What the task requires: Only lines with the string "differences" should be returned from the data below.

- - - - - - -

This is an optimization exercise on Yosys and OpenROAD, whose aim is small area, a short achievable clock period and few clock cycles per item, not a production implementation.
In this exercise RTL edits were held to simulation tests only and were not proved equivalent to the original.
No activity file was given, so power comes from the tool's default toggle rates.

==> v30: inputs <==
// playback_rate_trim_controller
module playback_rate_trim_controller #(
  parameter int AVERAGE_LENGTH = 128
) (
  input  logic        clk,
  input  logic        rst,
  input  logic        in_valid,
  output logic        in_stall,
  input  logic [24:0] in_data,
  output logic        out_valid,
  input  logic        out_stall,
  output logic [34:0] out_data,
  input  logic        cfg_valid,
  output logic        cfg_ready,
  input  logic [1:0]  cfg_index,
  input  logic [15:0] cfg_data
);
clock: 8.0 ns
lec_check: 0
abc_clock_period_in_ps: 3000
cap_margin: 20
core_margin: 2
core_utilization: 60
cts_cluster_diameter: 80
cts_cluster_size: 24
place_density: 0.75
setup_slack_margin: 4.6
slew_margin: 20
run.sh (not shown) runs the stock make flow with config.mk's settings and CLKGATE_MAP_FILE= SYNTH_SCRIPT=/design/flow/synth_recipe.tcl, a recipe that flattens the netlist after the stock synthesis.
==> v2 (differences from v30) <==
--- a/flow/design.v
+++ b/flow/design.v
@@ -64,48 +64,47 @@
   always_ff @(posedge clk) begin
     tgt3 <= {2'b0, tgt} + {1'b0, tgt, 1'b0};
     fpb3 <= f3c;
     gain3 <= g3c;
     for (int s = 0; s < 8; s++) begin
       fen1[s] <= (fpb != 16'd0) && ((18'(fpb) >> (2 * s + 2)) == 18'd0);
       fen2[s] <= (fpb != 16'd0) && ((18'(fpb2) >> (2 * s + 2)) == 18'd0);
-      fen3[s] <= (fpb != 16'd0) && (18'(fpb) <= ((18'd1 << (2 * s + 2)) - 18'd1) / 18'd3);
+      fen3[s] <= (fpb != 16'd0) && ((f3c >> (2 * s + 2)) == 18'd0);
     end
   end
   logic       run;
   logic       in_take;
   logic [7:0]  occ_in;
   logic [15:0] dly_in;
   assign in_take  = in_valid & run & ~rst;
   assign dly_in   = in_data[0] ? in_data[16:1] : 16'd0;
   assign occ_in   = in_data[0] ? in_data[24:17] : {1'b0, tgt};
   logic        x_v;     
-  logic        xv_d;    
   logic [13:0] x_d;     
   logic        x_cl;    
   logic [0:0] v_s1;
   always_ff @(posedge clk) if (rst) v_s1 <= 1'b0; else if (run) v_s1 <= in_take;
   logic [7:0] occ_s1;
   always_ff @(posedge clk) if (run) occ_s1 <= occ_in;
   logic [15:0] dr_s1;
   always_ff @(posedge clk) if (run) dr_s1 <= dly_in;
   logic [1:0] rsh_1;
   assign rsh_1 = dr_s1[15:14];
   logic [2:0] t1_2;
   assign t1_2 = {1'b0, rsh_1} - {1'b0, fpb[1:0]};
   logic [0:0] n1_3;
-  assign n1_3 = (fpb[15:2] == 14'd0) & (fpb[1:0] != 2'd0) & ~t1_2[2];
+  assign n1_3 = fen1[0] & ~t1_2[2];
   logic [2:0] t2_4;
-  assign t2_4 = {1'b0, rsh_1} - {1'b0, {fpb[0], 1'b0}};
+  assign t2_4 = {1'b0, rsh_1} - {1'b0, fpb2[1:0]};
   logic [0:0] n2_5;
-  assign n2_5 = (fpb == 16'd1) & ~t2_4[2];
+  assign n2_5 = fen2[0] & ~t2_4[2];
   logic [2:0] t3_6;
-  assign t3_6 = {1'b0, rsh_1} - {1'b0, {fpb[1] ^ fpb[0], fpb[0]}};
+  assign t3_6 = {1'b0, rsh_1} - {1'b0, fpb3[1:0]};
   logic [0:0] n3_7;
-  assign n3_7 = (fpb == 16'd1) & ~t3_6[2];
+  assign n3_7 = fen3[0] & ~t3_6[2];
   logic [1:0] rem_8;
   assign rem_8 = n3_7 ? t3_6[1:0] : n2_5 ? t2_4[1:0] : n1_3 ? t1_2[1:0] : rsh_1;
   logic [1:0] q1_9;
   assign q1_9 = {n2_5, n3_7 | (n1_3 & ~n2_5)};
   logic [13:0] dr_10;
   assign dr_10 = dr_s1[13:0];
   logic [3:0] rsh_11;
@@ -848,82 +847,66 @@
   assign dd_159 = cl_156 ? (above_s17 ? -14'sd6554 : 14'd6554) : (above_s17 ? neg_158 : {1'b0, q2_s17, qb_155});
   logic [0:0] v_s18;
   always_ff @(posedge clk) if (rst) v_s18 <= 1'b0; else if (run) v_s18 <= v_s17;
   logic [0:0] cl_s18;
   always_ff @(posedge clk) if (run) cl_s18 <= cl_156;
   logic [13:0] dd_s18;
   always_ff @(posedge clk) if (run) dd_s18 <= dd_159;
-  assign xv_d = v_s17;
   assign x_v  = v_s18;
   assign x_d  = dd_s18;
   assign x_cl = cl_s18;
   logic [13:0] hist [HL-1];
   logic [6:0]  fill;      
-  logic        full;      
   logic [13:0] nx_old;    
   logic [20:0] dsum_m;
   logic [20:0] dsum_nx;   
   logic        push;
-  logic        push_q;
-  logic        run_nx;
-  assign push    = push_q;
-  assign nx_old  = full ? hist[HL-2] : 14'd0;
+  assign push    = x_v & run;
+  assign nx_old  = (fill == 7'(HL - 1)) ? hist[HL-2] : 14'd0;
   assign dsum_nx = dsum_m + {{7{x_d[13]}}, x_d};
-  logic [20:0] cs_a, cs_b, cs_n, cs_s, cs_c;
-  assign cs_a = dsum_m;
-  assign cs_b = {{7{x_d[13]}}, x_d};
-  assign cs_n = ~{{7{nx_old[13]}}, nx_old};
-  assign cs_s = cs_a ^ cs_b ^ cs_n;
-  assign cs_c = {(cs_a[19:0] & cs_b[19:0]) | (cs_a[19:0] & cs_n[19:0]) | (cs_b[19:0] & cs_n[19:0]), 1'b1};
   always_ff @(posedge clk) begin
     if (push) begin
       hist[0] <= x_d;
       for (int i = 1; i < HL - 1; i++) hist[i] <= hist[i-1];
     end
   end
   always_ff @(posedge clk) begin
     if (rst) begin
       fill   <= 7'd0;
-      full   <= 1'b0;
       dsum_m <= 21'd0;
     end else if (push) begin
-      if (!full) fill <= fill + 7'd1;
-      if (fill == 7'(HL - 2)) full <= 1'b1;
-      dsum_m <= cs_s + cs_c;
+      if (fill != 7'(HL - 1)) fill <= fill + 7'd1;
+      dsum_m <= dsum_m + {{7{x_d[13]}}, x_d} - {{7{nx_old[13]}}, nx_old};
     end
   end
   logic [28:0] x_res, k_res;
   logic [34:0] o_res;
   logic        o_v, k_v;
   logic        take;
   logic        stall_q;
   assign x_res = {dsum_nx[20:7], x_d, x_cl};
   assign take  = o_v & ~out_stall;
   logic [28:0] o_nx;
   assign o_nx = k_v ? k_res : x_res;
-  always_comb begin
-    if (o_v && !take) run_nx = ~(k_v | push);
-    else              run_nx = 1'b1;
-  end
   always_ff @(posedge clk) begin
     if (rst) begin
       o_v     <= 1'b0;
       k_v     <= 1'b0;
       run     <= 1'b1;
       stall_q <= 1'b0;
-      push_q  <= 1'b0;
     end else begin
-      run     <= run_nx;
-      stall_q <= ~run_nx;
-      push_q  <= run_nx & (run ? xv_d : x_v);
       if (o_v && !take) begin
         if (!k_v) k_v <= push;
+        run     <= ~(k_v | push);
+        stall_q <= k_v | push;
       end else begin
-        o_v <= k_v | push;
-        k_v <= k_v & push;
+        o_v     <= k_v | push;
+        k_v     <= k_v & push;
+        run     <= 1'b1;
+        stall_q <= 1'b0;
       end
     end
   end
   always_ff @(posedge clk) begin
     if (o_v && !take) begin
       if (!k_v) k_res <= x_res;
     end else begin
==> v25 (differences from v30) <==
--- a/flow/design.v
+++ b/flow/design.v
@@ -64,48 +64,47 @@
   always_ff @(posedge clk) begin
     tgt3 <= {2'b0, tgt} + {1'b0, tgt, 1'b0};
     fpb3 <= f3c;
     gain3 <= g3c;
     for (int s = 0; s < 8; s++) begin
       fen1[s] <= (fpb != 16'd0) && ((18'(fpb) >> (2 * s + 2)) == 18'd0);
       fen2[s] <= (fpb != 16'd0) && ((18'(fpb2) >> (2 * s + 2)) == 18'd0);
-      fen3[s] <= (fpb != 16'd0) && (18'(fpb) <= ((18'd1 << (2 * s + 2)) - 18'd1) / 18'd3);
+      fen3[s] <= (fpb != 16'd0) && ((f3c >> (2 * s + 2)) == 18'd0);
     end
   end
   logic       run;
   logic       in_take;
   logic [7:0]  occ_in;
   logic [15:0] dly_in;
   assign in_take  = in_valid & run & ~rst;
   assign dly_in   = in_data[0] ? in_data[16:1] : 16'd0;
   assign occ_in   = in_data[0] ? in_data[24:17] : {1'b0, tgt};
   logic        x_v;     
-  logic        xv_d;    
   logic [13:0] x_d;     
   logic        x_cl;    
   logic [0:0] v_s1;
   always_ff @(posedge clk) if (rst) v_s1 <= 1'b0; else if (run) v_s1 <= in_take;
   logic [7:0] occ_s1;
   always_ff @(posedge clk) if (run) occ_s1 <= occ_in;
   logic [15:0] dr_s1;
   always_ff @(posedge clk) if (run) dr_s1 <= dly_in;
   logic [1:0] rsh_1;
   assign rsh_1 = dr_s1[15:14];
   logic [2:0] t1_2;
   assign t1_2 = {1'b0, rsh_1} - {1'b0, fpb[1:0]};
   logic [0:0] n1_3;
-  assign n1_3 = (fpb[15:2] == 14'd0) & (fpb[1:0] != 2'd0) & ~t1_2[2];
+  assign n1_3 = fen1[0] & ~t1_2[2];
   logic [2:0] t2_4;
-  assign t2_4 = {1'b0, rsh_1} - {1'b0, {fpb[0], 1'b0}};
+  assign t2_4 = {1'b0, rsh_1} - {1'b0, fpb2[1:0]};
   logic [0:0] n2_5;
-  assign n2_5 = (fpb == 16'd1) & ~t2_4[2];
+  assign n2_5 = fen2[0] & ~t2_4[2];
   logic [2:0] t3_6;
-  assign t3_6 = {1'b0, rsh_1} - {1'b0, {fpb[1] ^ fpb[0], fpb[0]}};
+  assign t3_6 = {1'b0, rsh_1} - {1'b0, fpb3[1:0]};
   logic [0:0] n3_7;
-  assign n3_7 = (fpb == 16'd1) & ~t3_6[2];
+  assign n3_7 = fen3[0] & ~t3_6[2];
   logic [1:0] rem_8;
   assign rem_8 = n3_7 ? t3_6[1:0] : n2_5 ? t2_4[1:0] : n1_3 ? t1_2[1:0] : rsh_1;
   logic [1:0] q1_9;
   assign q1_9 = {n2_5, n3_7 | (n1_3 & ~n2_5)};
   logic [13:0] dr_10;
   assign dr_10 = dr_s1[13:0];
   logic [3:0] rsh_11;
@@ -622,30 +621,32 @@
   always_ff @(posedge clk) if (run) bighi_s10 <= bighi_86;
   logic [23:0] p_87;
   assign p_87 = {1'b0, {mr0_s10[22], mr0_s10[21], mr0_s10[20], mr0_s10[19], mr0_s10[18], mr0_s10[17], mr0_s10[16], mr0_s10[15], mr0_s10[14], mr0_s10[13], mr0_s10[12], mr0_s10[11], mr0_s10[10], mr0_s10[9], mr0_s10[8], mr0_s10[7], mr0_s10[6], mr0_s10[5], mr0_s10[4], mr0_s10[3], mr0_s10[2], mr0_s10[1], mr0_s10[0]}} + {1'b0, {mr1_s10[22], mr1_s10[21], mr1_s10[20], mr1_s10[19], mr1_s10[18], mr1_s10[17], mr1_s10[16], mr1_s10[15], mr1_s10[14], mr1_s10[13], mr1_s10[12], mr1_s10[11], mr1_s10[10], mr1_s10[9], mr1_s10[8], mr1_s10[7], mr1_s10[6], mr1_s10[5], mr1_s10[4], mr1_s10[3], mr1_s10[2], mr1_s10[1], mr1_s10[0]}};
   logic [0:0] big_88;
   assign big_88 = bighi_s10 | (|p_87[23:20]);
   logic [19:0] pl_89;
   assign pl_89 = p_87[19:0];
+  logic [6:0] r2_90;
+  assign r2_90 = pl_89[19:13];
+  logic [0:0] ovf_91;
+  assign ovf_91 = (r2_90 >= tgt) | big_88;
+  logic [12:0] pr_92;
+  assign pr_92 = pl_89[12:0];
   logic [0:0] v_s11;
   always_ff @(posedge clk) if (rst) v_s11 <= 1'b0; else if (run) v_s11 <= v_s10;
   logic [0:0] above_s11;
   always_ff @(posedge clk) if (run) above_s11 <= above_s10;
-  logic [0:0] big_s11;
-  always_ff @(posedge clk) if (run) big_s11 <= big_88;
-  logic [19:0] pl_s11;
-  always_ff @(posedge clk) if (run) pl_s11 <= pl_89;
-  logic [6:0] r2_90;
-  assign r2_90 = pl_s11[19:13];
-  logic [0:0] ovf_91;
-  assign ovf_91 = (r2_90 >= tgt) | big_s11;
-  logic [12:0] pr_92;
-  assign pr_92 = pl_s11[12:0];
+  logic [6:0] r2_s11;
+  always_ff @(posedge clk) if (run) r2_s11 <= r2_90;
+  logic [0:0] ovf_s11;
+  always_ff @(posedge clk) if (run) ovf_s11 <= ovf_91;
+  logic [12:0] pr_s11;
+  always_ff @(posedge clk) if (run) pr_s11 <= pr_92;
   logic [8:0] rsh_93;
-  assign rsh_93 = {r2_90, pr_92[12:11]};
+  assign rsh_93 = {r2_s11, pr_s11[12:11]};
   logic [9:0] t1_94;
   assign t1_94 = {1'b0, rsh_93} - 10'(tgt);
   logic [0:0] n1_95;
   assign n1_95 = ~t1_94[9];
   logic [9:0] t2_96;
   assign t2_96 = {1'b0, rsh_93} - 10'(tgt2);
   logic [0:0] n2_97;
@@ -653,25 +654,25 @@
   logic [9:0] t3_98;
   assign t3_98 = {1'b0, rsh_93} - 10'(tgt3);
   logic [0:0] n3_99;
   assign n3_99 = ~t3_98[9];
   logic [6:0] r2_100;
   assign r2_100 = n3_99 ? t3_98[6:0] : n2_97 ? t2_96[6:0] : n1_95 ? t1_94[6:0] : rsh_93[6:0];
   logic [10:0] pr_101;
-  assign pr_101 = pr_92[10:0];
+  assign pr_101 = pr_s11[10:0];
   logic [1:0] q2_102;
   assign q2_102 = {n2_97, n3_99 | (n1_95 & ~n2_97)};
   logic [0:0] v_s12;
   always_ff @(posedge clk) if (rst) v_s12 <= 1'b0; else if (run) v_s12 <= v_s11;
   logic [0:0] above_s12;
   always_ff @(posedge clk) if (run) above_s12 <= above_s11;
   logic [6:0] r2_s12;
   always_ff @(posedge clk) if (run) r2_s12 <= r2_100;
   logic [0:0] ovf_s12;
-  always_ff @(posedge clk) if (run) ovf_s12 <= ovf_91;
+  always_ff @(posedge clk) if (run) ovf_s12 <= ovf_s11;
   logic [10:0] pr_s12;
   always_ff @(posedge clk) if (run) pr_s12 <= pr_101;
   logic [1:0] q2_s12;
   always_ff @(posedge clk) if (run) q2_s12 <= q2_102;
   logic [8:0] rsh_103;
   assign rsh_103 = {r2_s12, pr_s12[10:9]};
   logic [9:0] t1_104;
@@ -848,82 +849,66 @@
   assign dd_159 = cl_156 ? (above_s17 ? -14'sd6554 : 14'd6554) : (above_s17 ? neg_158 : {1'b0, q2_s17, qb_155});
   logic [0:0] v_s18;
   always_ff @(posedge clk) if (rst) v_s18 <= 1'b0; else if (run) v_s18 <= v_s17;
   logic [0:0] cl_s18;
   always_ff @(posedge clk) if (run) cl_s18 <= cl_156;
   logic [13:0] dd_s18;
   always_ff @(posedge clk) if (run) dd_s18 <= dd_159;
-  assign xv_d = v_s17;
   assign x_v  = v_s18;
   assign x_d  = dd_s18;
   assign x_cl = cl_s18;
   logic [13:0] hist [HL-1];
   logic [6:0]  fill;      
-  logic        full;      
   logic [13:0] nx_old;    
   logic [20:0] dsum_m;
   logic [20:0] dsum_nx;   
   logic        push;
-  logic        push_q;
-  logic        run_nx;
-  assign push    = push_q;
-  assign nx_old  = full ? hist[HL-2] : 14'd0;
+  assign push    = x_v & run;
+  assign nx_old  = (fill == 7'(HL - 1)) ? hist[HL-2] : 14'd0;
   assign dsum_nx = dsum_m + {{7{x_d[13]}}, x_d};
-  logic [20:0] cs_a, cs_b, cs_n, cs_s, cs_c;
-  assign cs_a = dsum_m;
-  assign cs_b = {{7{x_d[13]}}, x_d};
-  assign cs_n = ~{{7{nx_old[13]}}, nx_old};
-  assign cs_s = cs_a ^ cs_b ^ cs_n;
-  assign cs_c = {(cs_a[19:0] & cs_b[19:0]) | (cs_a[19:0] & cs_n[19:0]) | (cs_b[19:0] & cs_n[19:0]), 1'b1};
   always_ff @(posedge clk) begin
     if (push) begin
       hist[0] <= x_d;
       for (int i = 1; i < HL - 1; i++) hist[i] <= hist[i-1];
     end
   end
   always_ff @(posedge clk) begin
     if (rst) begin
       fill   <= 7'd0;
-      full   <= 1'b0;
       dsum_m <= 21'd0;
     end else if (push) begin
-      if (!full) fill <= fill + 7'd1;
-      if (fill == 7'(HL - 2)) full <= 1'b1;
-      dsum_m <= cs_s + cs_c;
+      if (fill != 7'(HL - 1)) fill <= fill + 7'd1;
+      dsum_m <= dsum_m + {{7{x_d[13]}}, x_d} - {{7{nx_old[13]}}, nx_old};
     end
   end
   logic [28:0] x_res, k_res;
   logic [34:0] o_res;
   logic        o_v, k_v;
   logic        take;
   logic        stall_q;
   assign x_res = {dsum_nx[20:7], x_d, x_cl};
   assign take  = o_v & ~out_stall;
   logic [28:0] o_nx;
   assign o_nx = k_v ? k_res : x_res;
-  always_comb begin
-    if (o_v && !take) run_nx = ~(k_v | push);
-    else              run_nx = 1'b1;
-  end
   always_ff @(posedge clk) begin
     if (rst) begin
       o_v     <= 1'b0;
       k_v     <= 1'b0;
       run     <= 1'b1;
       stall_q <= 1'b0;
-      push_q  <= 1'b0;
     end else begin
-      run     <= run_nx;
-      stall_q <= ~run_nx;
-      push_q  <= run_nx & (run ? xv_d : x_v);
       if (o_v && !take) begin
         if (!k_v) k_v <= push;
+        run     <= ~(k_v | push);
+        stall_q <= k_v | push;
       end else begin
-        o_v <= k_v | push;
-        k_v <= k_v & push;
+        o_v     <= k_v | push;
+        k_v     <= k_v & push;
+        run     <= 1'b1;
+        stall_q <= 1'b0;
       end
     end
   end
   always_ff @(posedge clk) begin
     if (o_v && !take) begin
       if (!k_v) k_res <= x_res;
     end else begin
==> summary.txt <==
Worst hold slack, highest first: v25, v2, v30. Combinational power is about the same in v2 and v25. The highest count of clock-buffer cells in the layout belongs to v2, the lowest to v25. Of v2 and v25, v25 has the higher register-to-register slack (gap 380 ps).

- - - - - - -

Solution to this problem:
==> v2 (differences from v30) <==
==> v25 (differences from v30) <==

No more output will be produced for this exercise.